> **DIRECTIONS FOR THIS TASK**: For the listing below, state how many lines include "final". The number alone is the answer.

START SOURCE DATA

### config.mk
export PLATFORM = sky130hd
export DESIGN_NAME = ps2_key_decoder
export DESIGN_NICKNAME = d
export VERILOG_FILES = /design/src/rtl/ps2_key_decoder.sv
export SDC_FILE = /design/constraint.sdc
export NUM_CORES = 1
export LEC_CHECK = 0
export ABC_AREA = 0
export BUFFER_PORTS_ARGS = -buffer_cell sky130_fd_sc_hd__buf_2
export CORE_MARGIN = 3
export CORE_UTILIZATION = 50
export CTS_CLUSTER_SIZE = 24
export DETAILED_ROUTE_END_ITERATION = 8
export GPL_ROUTABILITY_DRIVEN = 0
export GPL_TIMING_DRIVEN = 0
export PLACE_DENSITY = 0.68
export SYNTH_ARGS = -nofsm -noshare
export SYNTH_HDL_FRONTEND = slang
export SYNTH_SLANG_ARGS = --single-unit
### constraint.sdc
create_clock -name clk -period 3.58 [get_ports clk]
set_clock_uncertainty 0.2 [all_clocks]
set_input_delay 0 -clock clk [delete_from_list [all_inputs] [get_ports clk]]
set_output_delay 0 -clock clk [all_outputs]
set_load 0.03 [all_outputs]
### src/rtl/ps2_key_decoder.sv
// PS/2 keyboard receiver and key decoder (scan code set 2).
// Receives frames on the raw PS/2 pins, tracks E0/F0 prefixes and maps the
// game/menu keys onto the shared 4-bit key codes consumed by the menu and game
// controllers.
module ps2_key_decoder #(
  parameter int unsigned TIMEOUT_CYCLES = 65000
) (
  input  logic       clk,
  input  logic       rst_n,
  input  logic       ps2_clk,
  input  logic       ps2_data,
  output logic [3:0] key_code,
  output logic       key_valid,
  output logic       frame_err,
  output logic [7:0] rx_byte,
  output logic       rx_byte_valid
);

  localparam int unsigned CW = (TIMEOUT_CYCLES > 1) ? $clog2(TIMEOUT_CYCLES) : 1;

  // Shared key encoding
  localparam logic [3:0] key_relesed = 4'd0;
  localparam logic [3:0] key_A       = 4'd1;
  localparam logic [3:0] key_S       = 4'd2;
  localparam logic [3:0] key_W       = 4'd3;
  localparam logic [3:0] key_D       = 4'd4;
  localparam logic [3:0] key_1       = 4'd5;
  localparam logic [3:0] key_2       = 4'd6;
  localparam logic [3:0] key_3       = 4'd7;
  localparam logic [3:0] key_4       = 4'd8;
  localparam logic [3:0] key_esc     = 4'd9;

  typedef enum logic [1:0] {
    S_IDLE,
    S_DATA,
    S_PARITY,
    S_STOP
  } rx_state_e;

  // Unmapped scan codes return key_relesed, which no real key uses
  function automatic logic [3:0] map_key(input logic [7:0] code);
    case (code)
      8'h1C:   map_key = key_A;
      8'h1B:   map_key = key_S;
      8'h1D:   map_key = key_W;
      8'h23:   map_key = key_D;
      8'h16:   map_key = key_1;
      8'h1E:   map_key = key_2;
      8'h26:   map_key = key_3;
      8'h25:   map_key = key_4;
      8'h76:   map_key = key_esc;
      default: map_key = key_relesed;
    endcase
  endfunction

  logic          clk_meta_q, clk_sync_q, clk_prev_q;
  logic          dat_meta_q, dat_sync_q;
  logic          fall;

  rx_state_e     state_q, state_d;
  logic [2:0]    bit_cnt_q, bit_cnt_d;
  logic [7:0]    shift_q, shift_d;
  logic          parity_q, parity_d;
  logic [CW-1:0] tmo_q, tmo_d;
  logic [7:0]    rx_byte_q, rx_byte_d;
  logic          rx_valid_q, rx_valid_d;
  logic          err_q, err_d;

  logic [3:0]    key_q, key_d;
  logic          kv_q, kv_d;
  logic          brk_q, brk_d;
  logic          ext_q, ext_d;
  logic [3:0]    mapped;

  // Two-flop synchronizers plus a delayed copy of the clock for edge detection
  always_ff @(posedge clk or negedge rst_n) begin
    if (!rst_n) begin
      clk_meta_q <= 1'b1;
      clk_sync_q <= 1'b1;
      clk_prev_q <= 1'b1;
      dat_meta_q <= 1'b1;
      dat_sync_q <= 1'b1;
    end else begin
      clk_meta_q <= ps2_clk;
      clk_sync_q <= clk_meta_q;
      clk_prev_q <= clk_sync_q;
      dat_meta_q <= ps2_data;
      dat_sync_q <= dat_meta_q;
    end
  end

  assign fall = clk_prev_q & ~clk_sync_q;

  // Receiver state register
  always_ff @(posedge clk or negedge rst_n) begin
    if (!rst_n) begin
      state_q    <= S_IDLE;
      bit_cnt_q  <= '0;
      shift_q    <= '0;
      parity_q   <= 1'b0;
      tmo_q      <= '0;
      rx_byte_q  <= '0;
      rx_valid_q <= 1'b0;
      err_q      <= 1'b0;
    end else begin
      state_q    <= state_d;
      bit_cnt_q  <= bit_cnt_d;
      shift_q    <= shift_d;
      parity_q   <= parity_d;
      tmo_q      <= tmo_d;
      rx_byte_q  <= rx_byte_d;
      rx_valid_q <= rx_valid_d;
      err_q      <= err_d;
    end
  end

  // Receiver next state: bit sampling on falling edges, frame check, timeout
  always_comb begin
    state_d    = state_q;
    bit_cnt_d  = bit_cnt_q;
    shift_d    = shift_q;
    parity_d   = parity_q;
    rx_byte_d  = rx_byte_q;
    rx_valid_d = 1'b0;
    err_d      = 1'b0;

    if (fall) begin
      tmo_d = '0;
    end else if (state_q != S_IDLE) begin
      tmo_d = tmo_q + CW'(1);
    end else begin
      tmo_d = '0;
    end

    if (fall) begin
      case (state_q)
        S_IDLE: begin
          if (!dat_sync_q) begin
            state_d   = S_DATA;
            bit_cnt_d = '0;
          end
        end
        S_DATA: begin
          shift_d   = {dat_sync_q, shift_q[7:1]};
          bit_cnt_d = bit_cnt_q + 3'd1;
          if (bit_cnt_q == 3'd7) state_d = S_PARITY;
        end
        S_PARITY: begin
          parity_d = dat_sync_q;
          state_d  = S_STOP;
        end
        S_STOP: begin
          state_d = S_IDLE;
          if (dat_sync_q && (^{shift_q, parity_q})) begin
            rx_byte_d  = shift_q;
            rx_valid_d = 1'b1;
          end else begin
            err_d = 1'b1;
          end
        end
        default: state_d = S_IDLE;
      endcase
    end else if (state_q != S_IDLE && tmo_q == CW'(TIMEOUT_CYCLES - 1)) begin
      state_d = S_IDLE;
      tmo_d   = '0;
      err_d   = 1'b1;
    end
  end

  assign mapped = map_key(rx_byte_q);

  // Decoder next state: prefix tracking and make/break handling per good byte
  always_comb begin
    key_d = key_q;
    kv_d  = 1'b0;
    brk_d = brk_q;
    ext_d = ext_q;
    if (err_q) begin
      brk_d = 1'b0;
      ext_d = 1'b0;
    end else if (rx_valid_q) begin
      if (rx_byte_q == 8'hE0) begin
        ext_d = 1'b1;
      end else if (rx_byte_q == 8'hF0) begin
        brk_d = 1'b1;
      end else begin
        if (!ext_q && mapped != key_relesed) begin
          if (brk_q) begin
            if (mapped == key_q) begin
              key_d = key_relesed;
              kv_d  = 1'b1;
            end
          end else if (mapped != key_q) begin
            key_d = mapped;
            kv_d  = 1'b1;
          end
        end
        brk_d = 1'b0;
        ext_d = 1'b0;
      end
    end
  end

  // Decoder state register
  always_ff @(posedge clk or negedge rst_n) begin
    if (!rst_n) begin
      key_q <= key_relesed;
      kv_q  <= 1'b0;
      brk_q <= 1'b0;
      ext_q <= 1'b0;
    end else begin
      key_q <= key_d;
      kv_q  <= kv_d;
      brk_q <= brk_d;
      ext_q <= ext_d;
    end
  end

  assign key_code      = key_q;
  assign key_valid     = kv_q;
  assign frame_err     = err_q;
  assign rx_byte       = rx_byte_q;
  assign rx_byte_valid = rx_valid_q;

endmodule

# [Word-level counts from Yosys, hierarchy flattened]
# Index checks and enable logic that the tools add are counted.
[word_totals] ff_bits=52 latch_bits=0 ramBits=0 romBits=0 inputBits=4 output_inout_bits=15 memories=0
[op_classes] n_addsub=2 mul=0 n_div=0 order_cmp=0 eq_ne=24 shifts=0 mux=38 bitwise=5 reduce_logical=20
[ops] operator="16-bit 2-to-1 mux" count=4
[ops] operator="8-bit by 5-bit equality test with 1-bit output (second input constant)" count=5
[ops] operator="4-bit one-hot mux with 9 select lines" count=1
[ops] operator="8-bit by 6-bit equality test with 1-bit output (second input constant)" count=3
[ops] operator="1-bit 2-to-1 mux" count=23
[ops] operator="16-bit by 1-bit adder with 16-bit output (second input constant)" count=1
[ops] operator="16-bit equality test (second input constant)" count=1
[ops] operator="8-bit equality test (second input constant)" count=2
[ops] operator="4-bit 2-to-1 mux" count=3
[ops] operator="2-bit nonzero test" count=5
[ops] operator="3-bit != test (second input constant)" count=3
[ops] operator="3-bit AND reduction" count=3
[ops] operator="9-bit parity" count=1
[ops] operator="8-bit by 7-bit equality test with 1-bit output (second input constant)" count=1
[ops] operator="2-bit 2-to-1 mux" count=4
[ops] operator="2-bit one-hot mux with 4 select lines" count=1
[ops] operator="2-bit AND reduction" count=4
[ops] operator="7-bit AND reduction" count=1
[ops] operator="3-bit one-hot mux with 2 select lines" count=1
[ops] operator="2-bit equality test (second input constant)" count=2
[ops] operator="4-bit equality test" count=1
[ops] operator="2-bit != test (second input constant)" count=2
[ops] operator="4-bit != test" count=1
[ops] operator="1-bit inverter" count=4
[ops] operator="10 further kinds" count=12

# [Depth between registers and ports, before layout]
# Gate-level depths: netlist of the first run.
[logic_depth] depth_word=10 depth_mapped=9 ltp_nobuf=8

# [Worst setup path after synthesis of the first run]
# No wires, ideal clock.
[synth_timing] path_type="register to register" from="register rx_byte_q[1] (netlist: rx_byte[1])" to="register key_q[1] (netlist: key_code[1])" setup_time_ns=0.128 t_arrival_ns=3.057 t_required_ns=3.252 path_slack_ns=0.196 path_stages_with_launch=9 path_buffers=1 period_less_slack_ns=3.384 cell_sequence="dfrtp_1 -> buf_6 -> or4b_1 -> a211o_1 -> xnor2_1 -> or4_1 -> ha_1 -> a2111o_1 -> mux2_1"
[synth_via] elab_chain_cells=5 elab_cells_between_ends=23 cone_classes="eq/ne: 14; mux: 3; bitwise: 2; reduce/logical: 4"
[synth_lines] element="start: declaration" line_no="65" text="logic [7:0] rx_byte_q, rx_byte_d;"
[synth_lines] element="start signal: assignment" line_no="111" text="rx_byte_q <= rx_byte_d;"
[synth_lines] element="8-bit by 7-bit equality test with 1-bit output (tied with other cells)" line_no="42" text="case (code)"
[synth_lines] element="4-bit one-hot mux with 9 select lines" line_no="42"
[synth_lines] element="4-bit equality test (tied with other cells)" line_no="189" text="if (mapped == key_q) begin"
[synth_lines] element="2-bit by 1-bit != test with 1-bit output (no line) (tied with other cells)"
[synth_lines] element="7-bit AND reduction (no line)"
[synth_lines] element="end signal: assignment" line_no="207" text="key_q <= key_relesed;"
[synth_lines] element="end signal: assignment" line_no="212" text="key_q <= key_d;"
[synth_lines] element="end: declaration" line_no="69" text="logic [3:0] key_q, key_d;"
# Parallel ways exist; a longest one is shown, timed or not. The select of a mux whose other input is x is not followed.
# A chain may end at the register's enable or synchronous reset.

# [Worst setup path in the final report of the first run]
[layout_timing] from="register rx_byte_q[6] (netlist: rx_byte[6])" to="register key_q[1] (netlist: key_code[1])"
# Same word-level chain as after synthesis.

==> flow_results.org, run 1 <==
** Status
- The run finished with clean final reports.

** Detailed routing
- Total wire length after detailed routing :: 4387 µm
- Detailed router's first-iteration violation count :: 77
- The first detailed-routing pass ran for 4 iterations.
- In the routed design, unresolved DRC markers number 0.
- Post-detailed-route count of antenna-violating nets :: 0
- Average routed wire per standard cell :: 12.98 µm
- Number of vias per cell after detailed routing :: 5.314
- Across all layers, the routed design uses 1796 vias.

** GRT
- Across every metal layer, demand over resource in global routing totals 16.25%.
- Residual overflow from global routing :: 0
- Initial antenna violation count :: 0
- The via count of the first global-routing pass came to 1710.
- The first global-routing pass estimated 7797 µm of wire.
- Entering global routing, the biggest net connects 53 pins.

** Critical path
- Type of element launching the critical path :: flip-flop
- CP peak stage delay :: 510 ps
- The endpoint identified for the worst register-to-register timing path is key_code[1].
- Launch instance of the worst register-to-register path :: rx_byte[6]
- The critical path goes through clkbuf_1, or4b_1, a211o_1, xnor2_1, or4_1, ha_1, a2111o_1, mux2_1.
- Arrival time at the worst endpoint :: 3410 ps
- Together, buffers and inverters on the worst path number 1.
- The worst register-to-register path has a depth of 8.
- Crit Path Max Fanout :: 8
- In this design, the largest share of critical-path delay is due to simple AND/OR/NAND/NOR gates.
- The worst register-to-register path has a setup slack of 170 ps.
- Type of element capturing the critical path :: flip-flop
- Critical path type :: flip-flop to flip-flop
- Worst-path cell with the longest stage delay :: sky130_fd_sc_hd__or4b_1
- Data on the critical path is required at its endpoint by 3580 ps.
- The critical path crosses 8 cells after its start point.

** Cells and area
- From synthesis to final layout, the design area changed by 11.45%.
- Post-layout nets :: 283
- 0 antenna diodes ended up in the layout.
- Fraction of final layout cells sized beyond drive strength 1 :: 18.82%

** Logic synthesis
- FF+latch count, synth :: 52
- Leading cell types by total area after synthesis :: sky130_fd_sc_hd__dfrtp_1, sky130_fd_sc_hd__mux2_2, sky130_fd_sc_hd__xnor2_1
- Most repeated cell in the gate-level netlist after synthesis :: sky130_fd_sc_hd__dfrtp_1
- The synthesized design devotes to its leading area cell type 45.04% of total area.
- Proportion of synthesized chip area in sequential cells :: 50.07%
- Synth warn :: 0
- Counting flops with an async set or reset pin after synthesis yields a share of 100.0%.
- A synthesized cell averages 10.79 µm².
- Top cells by instance count after synthesis :: sky130_fd_sc_hd__dfrtp_1, sky130_fd_sc_hd__nor2_1, sky130_fd_sc_hd__nand2_1, sky130_fd_sc_hd__xnor2_1, sky130_fd_sc_hd__mux2_2
- Cells after Synth :: 242
- Largest area contributor in the netlist :: sky130_fd_sc_hd__dfrtp_1
- The cell area that synthesis handed to floorplanning was 2611 µm².
- The synthesized design contains 0 enable-type register cells.
- Yosys cell types :: 47
- Prevailing post-synth register cell :: sky130_fd_sc_hd__dfrtp_1
- Nets in the synthesized netlist :: 255

** Timing
- Count of final max-slew check failures :: 0
- Setup violations remaining at the end of the flow were counted as 0.
- The hold violation count in the final report is 0.
- Setup repair after global routing left no endpoint under its margin.
- Normalized max-slew margin :: 26.04%
- Ratio of final minimum period to clock period :: 95.34%
- Summed over all failing endpoints, the final setup total negative slack is 0 ps.
- Timing would allow up to 293.0 MHz.
- At the pin with the least slew margin, the transition time is 1109 ps.
- For the finished layout, the period the worst path requires is 3413 ps.

** Power
- The analysis attributes to cell leakage a power of 0.001353 µW.
- Total power :: 1588 µW
- Power dissipated by switching net loads :: 548.9 µW
- Worst supply voltage drop on vdd :: 0.2723 mV
- Relative contribution of the clock network to total power :: 21.7%
- Relative contribution of combinational cells to total power :: 30.1%
- Net switching share of the total power :: 34.56%
- For this design the ratio of total power to cell area is 545.7 nW/µm².
- Internal power comes to 1039 µW.
- Of the total power, registers draw 48.2%.

** Clock network
- Post CTS Setup Buffer Count :: 0
- The H-tree generated during clock tree synthesis spans 2 levels.
- TritonCTS built the clock tree.
- The clock reaches the later pin of the worst-skew pair after 300 ps.
- TritonCTS created 5 clock buffers.
- Reg clk slew, reported paths :: 100 ps
- The tree built by TritonCTS fans out to 52 sinks.
- Number of buffers on the longest clock path :: 2
- CTS placed an instance of sky130_fd_sc_hd__clkbuf_8 at the clock tree root.

** Floorplan
- Area of the core :: 4880 µm²
- The die covers 6125 µm².
- 19 I/O pins were placed.
- The initial utilization of the core area, before any placement, comes to 53.51%.
- In this run the vertical extent of the chip is 78.27 µm.
- The die is 78.27 µm wide.
- Std cell rows :: 25

** Worst hold path
- The worst hold path passes through 2 cells.
- In this run the worst hold path is classified as primary input to flip-flop.
- For hold timing, the worst endpoint is dat_meta_q.
- The worst hold path begins at ps2_data.

** Job
- Max-cap violations in this run came to 0.

** Place
- Half-perimeter wire length after detailed placement :: 3043 µm
- Count of buffers inserted at the top-level ports :: 18
## worst max-delay path by stage
stage	start	to	slack (ps)
6_report	rx_byte[6]	key_code[1]	170
5_1_grt	rx_byte[6]	key_code[1]	30
4_1_cts	rx_byte[6]	key_code[1]	170
3_5_place_dp	rx_byte[6]	key_code[1]	190
3_3_place_gp	rx_byte[6]	key_code[1]	230
2_1_floorplan	rx_byte[1]	key_code[1]	200
## per-stage QoR
step	setup slack, ps	instance area [µm²]	hold slack, ps	util, %	std cells
final	166.8	2910	126.4	59.64	338
after global routing	26.47	2910	113.1	59.64	338
after CTS	171.6	2910	109.4	59.64	338
after detailed placement	190.5	2785	-91.15	57.08	327
after global placement	226.8	2785	-94.52	57.08	327
after floorplan	195.7	2611	-495.6	-	242
## per-layer routing
metal  global-route usage, %  up-vias  wire length, µm
met5                       0        -                0
met4                   6.643        0              100
met3                   4.472        9              167
met2                   25.68       30             1983
met1                   21.16      861             2135
li1                        -      896                -
## layout make-up
class / instances / area, µm²
multi-input cells: 172 / 1226
well taps: 67 / 83.83
plain buffers: 9 / 43.79
inverters: 9 / 33.78
clock buffers: 5 / 68.82
repair buffers: 21 / 120.1
flip-flops and latches: 52 / 1308
clock inverters: 3 / 26.28
fillers: 429 / 1969
## power groups by stage
stage          Clock [µW]  Combinational [µW]  Sequential [µW]
4_1_cts               362                 486              766
3_5_place_dp            0                 479              778
5_1_grt               389                 543              781
6_report              345                 478              765
2_1_floorplan           0                 355              787
3_3_place_gp            0                 473              775
## flip-flops by register name (all words and copies together) (netlist names), 2 cells and up
register and flops:
bit_cnt_q 3, key_code 4, rx_byte 8, shift_q 8, state_q 2, tmo_q 16
## kinds of logic after synthesis
| kind of cell | count (synthesis) | synth area share [%] |
|---|---|---|
| and+or+nand+nor | 88 | 17.49 |
| DFF | 52 | 50.07 |
| AOI/OAI and AO/OA | 30 | 7.763 |
| xor gates and xnor gates | 26 | 9.248 |
| muxes | 19 | 8.146 |
| buffers and inverters | 18 | 2.971 |
| adders and majority gates | 9 | 4.312 |
## layout by cell type, fill, tap and decap left out, types with 8 or more instances in the layout
| cell type | n |
|---|---|
| sky130_fd_sc_hd__buf_2 | 20 |
| sky130_fd_sc_hd__nand2_1 | 17 |
| sky130_fd_sc_hd__xor2_1 | 8 |
| sky130_fd_sc_hd__dfrtp_1 | 47 |
| sky130_fd_sc_hd__xnor2_1 | 17 |
| sky130_fd_sc_hd__nand3_1 | 10 |
| sky130_fd_sc_hd__inv_1 | 9 |
| sky130_fd_sc_hd__mux2_2 | 16 |
| sky130_fd_sc_hd__ha_1 | 9 |
| sky130_fd_sc_hd__nor2_1 | 25 |
## what timing repair did
action                                 4_1_cts  5_1_grt
hold buffers                                 3        0
endpoints found under the hold margin       49        0
resized for setup                            0        0
Power figures use the tool's default switching activity.
==> inputs of run 2 (changes only) <==
--- a/config.mk
+++ b/config.mk
@@ -7,13 +7,13 @@
 export LEC_CHECK = 0
 export ABC_AREA = 0
 export BUFFER_PORTS_ARGS = -buffer_cell sky130_fd_sc_hd__buf_2
+export CORE_ASPECT_RATIO = 0.9
 export CORE_MARGIN = 3
-export CORE_UTILIZATION = 50
+export CORE_UTILIZATION = 40
 export CTS_CLUSTER_SIZE = 24
 export DETAILED_ROUTE_END_ITERATION = 8
 export GPL_ROUTABILITY_DRIVEN = 0
 export GPL_TIMING_DRIVEN = 0
-export PLACE_DENSITY = 0.68
 export SYNTH_ARGS = -nofsm -noshare
 export SYNTH_HDL_FRONTEND = slang
 export SYNTH_SLANG_ARGS = --single-unit
==> constraint.sdc (replaced) <==
create_clock -name clk -period 3.6 [get_ports clk]
set_clock_uncertainty 0.2 [all_clocks]
set_input_delay 0 -clock clk [delete_from_list [all_inputs] [get_ports clk]]
set_output_delay 0 -clock clk [all_outputs]
set_load 0.03 [all_outputs]
==> run 2 against run 1 <==
Compared with the run above: count of clock-buffer cells in the layout is the same; clock power is 14% higher; design area grew 1.4%; critical path depth did not move; non-clock buffer count is the same; utilization down 12 points; sequential share of layout area shrank 0.63 points; wire length is 4.2% higher; worst hold slack gained 25 ps; via count rose by 0.17%; sequential cell count is the same; combinational power is 2% higher.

END SOURCE DATA

> **RESULT FOR THIS EXERCISE**: 9